* _Exercise brief_
Instruction for the data below: set down exactly the lines from the line with "detailedRoute.firstPassIterationCount: 6" to the line with "placedInstanceArea_um2: 3380", inclusive, and no others.

----------

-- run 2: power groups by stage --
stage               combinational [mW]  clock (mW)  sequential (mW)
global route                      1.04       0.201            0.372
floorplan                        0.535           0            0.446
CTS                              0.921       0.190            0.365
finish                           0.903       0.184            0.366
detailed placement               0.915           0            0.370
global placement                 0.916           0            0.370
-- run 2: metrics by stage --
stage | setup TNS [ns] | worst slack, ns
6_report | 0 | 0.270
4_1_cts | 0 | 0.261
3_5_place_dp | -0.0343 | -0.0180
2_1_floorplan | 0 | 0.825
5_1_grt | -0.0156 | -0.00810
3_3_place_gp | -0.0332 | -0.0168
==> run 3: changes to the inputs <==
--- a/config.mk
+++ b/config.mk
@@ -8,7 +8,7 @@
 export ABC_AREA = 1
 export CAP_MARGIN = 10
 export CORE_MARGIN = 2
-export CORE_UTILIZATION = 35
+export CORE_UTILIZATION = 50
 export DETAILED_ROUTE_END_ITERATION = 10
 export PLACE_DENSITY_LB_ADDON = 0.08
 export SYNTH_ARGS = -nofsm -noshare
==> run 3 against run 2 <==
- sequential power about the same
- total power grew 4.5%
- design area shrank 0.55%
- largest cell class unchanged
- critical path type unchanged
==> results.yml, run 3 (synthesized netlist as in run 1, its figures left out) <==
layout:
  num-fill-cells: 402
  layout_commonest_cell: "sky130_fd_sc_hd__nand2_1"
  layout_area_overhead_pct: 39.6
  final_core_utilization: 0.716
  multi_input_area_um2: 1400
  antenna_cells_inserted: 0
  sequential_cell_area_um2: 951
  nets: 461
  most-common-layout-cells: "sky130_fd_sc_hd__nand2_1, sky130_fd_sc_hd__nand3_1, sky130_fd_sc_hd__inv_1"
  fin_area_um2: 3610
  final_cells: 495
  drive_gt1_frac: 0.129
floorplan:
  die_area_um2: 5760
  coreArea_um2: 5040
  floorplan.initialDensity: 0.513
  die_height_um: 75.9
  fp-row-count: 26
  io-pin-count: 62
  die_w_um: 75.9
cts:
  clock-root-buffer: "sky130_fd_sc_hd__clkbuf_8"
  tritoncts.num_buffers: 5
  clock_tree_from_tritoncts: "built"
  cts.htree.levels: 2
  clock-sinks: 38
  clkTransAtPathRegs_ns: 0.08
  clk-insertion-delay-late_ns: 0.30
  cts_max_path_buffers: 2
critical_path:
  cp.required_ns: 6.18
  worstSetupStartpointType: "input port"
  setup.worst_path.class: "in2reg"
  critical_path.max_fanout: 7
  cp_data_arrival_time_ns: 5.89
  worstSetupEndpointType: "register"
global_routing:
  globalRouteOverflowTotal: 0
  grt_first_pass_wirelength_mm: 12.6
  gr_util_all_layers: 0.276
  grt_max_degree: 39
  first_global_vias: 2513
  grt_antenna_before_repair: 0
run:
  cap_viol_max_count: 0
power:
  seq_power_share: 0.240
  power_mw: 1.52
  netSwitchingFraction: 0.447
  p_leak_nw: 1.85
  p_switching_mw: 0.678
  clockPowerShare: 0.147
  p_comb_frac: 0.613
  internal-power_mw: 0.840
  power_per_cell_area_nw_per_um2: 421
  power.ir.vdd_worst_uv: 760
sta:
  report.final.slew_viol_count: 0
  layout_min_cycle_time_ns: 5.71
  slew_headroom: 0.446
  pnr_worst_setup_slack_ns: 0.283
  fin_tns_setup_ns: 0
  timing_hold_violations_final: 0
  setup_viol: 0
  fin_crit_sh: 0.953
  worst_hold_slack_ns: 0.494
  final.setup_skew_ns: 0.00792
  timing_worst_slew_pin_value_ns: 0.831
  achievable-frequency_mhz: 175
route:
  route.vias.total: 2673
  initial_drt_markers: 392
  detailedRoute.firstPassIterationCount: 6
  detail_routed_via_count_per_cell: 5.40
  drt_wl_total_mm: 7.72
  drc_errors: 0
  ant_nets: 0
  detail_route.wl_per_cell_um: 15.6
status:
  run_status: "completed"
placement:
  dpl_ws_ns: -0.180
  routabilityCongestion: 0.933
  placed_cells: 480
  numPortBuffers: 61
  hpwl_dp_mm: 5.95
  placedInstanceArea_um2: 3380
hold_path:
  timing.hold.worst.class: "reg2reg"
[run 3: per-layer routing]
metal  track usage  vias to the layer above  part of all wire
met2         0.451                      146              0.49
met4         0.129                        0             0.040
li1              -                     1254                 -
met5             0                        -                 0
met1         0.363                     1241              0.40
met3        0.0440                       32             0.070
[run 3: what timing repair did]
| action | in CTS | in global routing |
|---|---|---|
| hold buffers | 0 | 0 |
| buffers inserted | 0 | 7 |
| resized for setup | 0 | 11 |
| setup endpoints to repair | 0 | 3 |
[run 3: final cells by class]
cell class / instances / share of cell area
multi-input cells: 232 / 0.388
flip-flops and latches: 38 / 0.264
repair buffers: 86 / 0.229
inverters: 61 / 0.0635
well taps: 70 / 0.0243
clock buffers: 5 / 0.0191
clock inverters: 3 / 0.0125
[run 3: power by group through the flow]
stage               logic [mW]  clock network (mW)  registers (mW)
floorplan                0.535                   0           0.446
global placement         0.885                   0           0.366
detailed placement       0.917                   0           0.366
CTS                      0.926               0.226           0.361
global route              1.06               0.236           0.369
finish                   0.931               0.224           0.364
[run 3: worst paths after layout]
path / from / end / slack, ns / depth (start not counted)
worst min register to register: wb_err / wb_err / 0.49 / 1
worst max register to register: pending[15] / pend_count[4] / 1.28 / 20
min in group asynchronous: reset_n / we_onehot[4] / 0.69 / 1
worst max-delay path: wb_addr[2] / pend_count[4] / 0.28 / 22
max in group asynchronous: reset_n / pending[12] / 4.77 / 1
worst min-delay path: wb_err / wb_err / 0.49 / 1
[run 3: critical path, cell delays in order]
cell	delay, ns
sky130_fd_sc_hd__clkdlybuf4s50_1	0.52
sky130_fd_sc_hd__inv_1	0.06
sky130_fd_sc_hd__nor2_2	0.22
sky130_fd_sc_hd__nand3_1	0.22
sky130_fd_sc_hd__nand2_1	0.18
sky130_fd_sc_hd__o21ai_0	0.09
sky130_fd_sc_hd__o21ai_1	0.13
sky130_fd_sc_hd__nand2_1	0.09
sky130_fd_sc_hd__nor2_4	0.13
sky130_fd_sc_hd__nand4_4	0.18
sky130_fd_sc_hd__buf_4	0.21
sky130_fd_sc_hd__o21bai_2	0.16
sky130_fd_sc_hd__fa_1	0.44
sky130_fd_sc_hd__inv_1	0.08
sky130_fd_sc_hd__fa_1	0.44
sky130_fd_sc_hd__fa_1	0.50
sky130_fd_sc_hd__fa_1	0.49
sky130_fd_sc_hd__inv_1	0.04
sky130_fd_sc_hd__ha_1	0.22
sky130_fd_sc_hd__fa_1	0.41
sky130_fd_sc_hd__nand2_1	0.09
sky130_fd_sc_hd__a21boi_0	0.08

----------

* _Written reply_
  detailedRoute.firstPassIterationCount: 6
  detail_routed_via_count_per_cell: 5.40
  drt_wl_total_mm: 7.72
  drc_errors: 0
  ant_nets: 0
  detail_route.wl_per_cell_um: 15.6
status:
  run_status: "completed"
placement:
  dpl_ws_ns: -0.180
  routabilityCongestion: 0.933
  placed_cells: 480
  numPortBuffers: 61
  hpwl_dp_mm: 5.95
  placedInstanceArea_um2: 3380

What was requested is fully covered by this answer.